= Assigned task =
In the data below, which lines hold the word "loads"? Copy them.

[Stored data]
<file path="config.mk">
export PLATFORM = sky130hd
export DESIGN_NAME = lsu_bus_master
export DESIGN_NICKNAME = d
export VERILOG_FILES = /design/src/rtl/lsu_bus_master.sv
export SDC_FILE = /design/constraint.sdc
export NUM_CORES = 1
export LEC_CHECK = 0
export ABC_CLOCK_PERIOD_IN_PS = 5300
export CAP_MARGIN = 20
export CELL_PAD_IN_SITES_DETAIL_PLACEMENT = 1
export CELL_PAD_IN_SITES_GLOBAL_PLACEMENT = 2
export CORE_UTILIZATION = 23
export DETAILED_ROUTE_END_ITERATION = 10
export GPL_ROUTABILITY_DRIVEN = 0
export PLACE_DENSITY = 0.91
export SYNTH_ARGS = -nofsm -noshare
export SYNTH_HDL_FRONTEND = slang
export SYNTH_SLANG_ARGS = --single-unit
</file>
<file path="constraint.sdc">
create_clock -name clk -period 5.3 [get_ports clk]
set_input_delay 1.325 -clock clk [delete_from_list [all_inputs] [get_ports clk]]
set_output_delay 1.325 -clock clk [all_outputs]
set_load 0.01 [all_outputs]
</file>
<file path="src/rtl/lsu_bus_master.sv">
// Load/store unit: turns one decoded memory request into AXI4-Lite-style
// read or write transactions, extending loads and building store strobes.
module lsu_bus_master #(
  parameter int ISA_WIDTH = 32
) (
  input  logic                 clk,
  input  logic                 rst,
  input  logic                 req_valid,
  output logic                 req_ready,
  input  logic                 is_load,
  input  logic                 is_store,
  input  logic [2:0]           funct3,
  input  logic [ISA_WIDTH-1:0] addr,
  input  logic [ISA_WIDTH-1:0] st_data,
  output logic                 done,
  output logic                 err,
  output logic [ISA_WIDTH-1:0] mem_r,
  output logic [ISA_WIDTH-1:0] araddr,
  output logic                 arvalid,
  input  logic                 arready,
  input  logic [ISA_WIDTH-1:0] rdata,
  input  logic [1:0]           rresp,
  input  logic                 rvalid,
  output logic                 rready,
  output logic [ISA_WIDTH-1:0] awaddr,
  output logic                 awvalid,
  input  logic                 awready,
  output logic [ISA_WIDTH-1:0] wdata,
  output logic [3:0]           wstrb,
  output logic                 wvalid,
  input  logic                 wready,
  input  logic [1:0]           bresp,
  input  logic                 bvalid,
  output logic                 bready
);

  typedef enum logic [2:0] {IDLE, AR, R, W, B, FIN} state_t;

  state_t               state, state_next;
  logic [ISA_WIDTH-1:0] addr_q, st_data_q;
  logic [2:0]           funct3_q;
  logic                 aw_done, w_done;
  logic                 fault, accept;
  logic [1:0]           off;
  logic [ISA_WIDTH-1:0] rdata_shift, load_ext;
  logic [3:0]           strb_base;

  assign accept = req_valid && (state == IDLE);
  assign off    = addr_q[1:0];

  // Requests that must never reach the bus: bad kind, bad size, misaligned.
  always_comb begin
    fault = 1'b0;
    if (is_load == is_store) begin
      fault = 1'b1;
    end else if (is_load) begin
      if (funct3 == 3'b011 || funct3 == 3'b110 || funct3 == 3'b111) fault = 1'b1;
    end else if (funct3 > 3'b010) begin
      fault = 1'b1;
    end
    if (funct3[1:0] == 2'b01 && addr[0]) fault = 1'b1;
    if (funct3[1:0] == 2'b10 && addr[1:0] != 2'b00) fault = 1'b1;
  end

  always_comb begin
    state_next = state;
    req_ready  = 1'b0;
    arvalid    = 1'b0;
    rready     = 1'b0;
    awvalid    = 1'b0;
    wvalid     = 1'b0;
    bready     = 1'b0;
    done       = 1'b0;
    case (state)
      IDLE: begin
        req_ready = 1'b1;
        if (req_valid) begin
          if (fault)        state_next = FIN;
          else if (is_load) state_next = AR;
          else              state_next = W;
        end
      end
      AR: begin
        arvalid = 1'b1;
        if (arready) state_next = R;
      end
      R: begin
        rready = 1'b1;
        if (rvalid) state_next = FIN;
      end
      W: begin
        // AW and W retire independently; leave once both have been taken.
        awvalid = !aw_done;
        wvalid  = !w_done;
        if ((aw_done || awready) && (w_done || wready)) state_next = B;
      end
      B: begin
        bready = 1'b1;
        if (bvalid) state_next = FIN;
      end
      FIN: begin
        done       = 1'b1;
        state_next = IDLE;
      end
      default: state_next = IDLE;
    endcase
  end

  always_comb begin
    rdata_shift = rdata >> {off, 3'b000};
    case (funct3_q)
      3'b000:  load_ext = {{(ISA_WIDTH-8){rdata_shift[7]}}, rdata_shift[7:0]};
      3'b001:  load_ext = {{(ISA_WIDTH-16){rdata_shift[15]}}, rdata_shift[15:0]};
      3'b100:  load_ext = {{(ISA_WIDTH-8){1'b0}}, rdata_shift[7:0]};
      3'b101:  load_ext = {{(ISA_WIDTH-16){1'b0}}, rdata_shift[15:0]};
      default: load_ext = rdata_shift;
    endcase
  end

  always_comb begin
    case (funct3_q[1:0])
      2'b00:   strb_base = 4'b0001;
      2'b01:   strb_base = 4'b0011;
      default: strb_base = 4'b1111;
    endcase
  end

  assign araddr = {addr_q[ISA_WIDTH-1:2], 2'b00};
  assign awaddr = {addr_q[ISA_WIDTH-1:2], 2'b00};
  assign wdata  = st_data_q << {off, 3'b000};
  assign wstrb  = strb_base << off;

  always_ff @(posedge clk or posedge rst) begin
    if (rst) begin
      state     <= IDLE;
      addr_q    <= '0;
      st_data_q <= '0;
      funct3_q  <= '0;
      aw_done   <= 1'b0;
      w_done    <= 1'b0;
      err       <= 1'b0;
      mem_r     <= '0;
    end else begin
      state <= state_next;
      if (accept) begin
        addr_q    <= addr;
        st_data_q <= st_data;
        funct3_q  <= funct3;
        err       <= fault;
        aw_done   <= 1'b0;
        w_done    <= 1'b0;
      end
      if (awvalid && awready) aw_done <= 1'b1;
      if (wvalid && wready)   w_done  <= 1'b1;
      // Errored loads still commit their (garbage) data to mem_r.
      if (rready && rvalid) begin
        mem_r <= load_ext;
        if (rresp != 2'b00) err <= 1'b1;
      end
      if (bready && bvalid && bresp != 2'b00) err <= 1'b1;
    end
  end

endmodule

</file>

--

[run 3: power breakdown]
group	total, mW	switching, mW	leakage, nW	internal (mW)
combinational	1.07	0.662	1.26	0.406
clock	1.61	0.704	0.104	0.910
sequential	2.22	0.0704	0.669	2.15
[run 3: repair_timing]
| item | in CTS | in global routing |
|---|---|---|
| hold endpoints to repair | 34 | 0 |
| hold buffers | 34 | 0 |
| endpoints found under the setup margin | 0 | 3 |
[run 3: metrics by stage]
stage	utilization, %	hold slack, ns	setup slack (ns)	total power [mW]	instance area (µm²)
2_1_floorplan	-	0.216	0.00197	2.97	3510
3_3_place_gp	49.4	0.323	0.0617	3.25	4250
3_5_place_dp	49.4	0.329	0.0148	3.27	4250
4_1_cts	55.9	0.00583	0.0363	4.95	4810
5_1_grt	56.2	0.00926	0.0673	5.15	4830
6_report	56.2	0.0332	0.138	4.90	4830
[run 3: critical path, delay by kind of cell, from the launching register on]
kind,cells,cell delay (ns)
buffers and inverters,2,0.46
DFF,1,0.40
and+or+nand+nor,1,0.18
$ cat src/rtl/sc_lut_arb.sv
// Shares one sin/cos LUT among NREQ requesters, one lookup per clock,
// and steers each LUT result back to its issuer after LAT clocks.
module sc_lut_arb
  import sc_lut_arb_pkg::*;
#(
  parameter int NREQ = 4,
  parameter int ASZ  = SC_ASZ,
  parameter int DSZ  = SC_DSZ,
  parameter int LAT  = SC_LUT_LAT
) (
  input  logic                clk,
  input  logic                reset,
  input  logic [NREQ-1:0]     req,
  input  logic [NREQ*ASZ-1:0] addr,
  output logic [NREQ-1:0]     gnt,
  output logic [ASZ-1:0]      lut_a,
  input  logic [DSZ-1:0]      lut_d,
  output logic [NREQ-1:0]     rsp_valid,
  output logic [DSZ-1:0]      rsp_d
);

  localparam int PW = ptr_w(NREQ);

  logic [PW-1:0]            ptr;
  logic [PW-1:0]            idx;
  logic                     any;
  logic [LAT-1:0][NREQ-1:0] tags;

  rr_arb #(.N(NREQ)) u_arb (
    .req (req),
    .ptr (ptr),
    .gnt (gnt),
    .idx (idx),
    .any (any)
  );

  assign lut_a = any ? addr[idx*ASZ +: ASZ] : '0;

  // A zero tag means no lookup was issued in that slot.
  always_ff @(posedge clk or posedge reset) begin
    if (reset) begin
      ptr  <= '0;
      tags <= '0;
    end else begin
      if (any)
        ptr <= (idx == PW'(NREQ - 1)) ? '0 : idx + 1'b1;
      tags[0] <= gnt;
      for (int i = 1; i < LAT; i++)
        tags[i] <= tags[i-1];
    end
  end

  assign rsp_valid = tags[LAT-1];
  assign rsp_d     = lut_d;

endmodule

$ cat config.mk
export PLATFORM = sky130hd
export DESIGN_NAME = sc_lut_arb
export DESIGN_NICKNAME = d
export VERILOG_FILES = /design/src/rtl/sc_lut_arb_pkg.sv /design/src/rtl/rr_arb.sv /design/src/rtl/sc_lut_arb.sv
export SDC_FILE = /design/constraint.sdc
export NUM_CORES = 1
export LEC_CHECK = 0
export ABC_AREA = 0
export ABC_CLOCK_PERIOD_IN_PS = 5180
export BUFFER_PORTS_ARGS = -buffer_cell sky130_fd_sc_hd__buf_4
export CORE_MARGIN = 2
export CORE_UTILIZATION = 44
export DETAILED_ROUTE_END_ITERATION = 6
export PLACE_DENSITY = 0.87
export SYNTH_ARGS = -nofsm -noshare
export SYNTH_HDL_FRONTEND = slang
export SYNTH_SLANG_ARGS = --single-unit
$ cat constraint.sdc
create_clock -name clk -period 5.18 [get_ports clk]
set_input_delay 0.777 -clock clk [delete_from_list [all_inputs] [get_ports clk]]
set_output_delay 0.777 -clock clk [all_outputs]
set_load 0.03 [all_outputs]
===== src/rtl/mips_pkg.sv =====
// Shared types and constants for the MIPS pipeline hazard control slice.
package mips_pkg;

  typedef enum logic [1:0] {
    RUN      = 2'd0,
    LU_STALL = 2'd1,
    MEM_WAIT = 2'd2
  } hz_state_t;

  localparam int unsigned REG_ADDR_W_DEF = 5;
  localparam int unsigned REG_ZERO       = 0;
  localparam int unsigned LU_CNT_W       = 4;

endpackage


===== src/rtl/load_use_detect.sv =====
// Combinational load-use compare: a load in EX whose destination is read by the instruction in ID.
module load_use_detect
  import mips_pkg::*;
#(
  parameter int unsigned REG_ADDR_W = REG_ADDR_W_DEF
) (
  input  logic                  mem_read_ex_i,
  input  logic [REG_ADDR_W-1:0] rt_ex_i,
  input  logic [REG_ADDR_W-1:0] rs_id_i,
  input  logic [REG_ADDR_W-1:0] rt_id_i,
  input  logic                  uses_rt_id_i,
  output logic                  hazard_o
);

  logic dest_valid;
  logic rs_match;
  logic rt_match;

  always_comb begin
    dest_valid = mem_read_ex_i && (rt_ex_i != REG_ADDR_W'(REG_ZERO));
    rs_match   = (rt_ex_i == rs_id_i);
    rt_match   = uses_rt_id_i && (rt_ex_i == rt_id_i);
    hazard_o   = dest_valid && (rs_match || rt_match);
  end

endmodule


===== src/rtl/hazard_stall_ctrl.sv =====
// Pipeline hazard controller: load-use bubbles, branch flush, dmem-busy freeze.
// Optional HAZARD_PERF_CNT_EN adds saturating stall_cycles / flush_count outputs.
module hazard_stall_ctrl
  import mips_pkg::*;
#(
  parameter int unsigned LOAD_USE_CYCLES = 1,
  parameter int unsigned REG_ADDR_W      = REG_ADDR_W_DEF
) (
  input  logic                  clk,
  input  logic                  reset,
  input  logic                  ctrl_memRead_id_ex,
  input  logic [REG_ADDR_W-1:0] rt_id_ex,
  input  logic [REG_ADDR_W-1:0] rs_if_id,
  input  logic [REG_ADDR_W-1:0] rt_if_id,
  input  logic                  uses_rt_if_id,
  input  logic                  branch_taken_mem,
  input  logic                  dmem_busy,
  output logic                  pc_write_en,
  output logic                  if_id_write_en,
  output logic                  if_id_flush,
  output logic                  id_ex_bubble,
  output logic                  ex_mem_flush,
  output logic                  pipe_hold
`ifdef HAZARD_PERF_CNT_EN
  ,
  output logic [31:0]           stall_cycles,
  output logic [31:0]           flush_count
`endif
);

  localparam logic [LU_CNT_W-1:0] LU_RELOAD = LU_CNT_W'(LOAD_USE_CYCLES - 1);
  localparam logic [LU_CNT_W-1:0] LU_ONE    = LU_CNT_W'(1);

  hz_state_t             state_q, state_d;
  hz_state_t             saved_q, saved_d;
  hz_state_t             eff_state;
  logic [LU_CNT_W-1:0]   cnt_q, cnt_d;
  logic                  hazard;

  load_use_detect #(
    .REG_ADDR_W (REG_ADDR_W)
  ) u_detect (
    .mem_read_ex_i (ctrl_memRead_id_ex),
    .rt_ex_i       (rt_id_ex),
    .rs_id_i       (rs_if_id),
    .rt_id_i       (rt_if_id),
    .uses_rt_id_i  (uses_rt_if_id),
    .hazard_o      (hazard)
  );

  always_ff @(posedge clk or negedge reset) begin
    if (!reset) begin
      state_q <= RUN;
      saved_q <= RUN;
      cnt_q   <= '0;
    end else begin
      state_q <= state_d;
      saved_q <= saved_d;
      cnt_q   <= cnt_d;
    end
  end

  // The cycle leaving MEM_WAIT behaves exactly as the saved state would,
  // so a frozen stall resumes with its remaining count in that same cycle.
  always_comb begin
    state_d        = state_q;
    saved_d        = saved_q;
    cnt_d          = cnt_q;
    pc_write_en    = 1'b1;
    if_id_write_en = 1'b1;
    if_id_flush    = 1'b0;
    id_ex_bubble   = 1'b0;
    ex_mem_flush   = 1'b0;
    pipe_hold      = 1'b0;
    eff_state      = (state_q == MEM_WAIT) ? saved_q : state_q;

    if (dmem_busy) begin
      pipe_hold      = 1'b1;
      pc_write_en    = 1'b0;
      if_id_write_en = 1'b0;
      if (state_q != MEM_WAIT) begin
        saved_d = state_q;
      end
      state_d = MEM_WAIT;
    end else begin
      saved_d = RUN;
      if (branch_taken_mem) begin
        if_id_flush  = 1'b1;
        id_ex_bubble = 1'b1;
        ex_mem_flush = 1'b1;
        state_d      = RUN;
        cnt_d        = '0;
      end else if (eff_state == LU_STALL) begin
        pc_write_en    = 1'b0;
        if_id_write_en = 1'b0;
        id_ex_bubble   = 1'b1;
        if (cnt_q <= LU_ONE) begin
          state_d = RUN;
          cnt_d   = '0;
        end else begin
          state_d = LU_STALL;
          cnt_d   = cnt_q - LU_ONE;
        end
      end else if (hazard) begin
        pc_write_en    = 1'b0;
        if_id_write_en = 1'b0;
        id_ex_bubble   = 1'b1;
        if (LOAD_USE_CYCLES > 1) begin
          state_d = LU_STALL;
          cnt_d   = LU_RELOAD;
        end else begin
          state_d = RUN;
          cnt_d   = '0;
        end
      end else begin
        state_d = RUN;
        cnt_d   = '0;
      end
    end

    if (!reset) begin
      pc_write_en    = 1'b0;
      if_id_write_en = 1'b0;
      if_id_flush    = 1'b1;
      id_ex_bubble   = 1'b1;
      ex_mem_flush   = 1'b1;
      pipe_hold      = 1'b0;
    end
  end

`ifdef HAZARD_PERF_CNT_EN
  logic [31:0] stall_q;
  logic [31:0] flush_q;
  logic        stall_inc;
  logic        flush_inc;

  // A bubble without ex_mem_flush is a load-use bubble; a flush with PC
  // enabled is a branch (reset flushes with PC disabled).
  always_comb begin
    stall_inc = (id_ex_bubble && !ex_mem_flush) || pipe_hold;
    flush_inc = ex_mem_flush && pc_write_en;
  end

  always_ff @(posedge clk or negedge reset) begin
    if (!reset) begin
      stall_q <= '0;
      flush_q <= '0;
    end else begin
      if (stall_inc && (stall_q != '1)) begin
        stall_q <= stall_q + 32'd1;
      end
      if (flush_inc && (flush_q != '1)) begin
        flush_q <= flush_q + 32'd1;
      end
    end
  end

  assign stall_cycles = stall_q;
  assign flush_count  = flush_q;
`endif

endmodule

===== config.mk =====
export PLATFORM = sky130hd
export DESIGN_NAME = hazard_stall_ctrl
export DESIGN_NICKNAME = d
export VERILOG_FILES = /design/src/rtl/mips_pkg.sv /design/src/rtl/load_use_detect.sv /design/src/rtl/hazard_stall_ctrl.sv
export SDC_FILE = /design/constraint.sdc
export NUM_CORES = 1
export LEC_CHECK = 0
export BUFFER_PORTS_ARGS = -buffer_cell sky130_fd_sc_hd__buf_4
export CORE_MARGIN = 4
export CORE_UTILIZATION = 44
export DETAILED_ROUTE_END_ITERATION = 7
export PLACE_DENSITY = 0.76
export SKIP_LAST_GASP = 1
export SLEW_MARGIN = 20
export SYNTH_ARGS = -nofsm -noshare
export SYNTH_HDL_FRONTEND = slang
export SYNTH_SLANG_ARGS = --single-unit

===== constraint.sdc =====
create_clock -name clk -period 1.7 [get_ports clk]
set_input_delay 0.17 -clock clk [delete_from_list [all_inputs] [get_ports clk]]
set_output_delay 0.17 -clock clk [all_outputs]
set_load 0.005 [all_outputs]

= Solved exercise =
// read or write transactions, extending loads and building store strobes.
      // Errored loads still commit their (garbage) data to mem_r.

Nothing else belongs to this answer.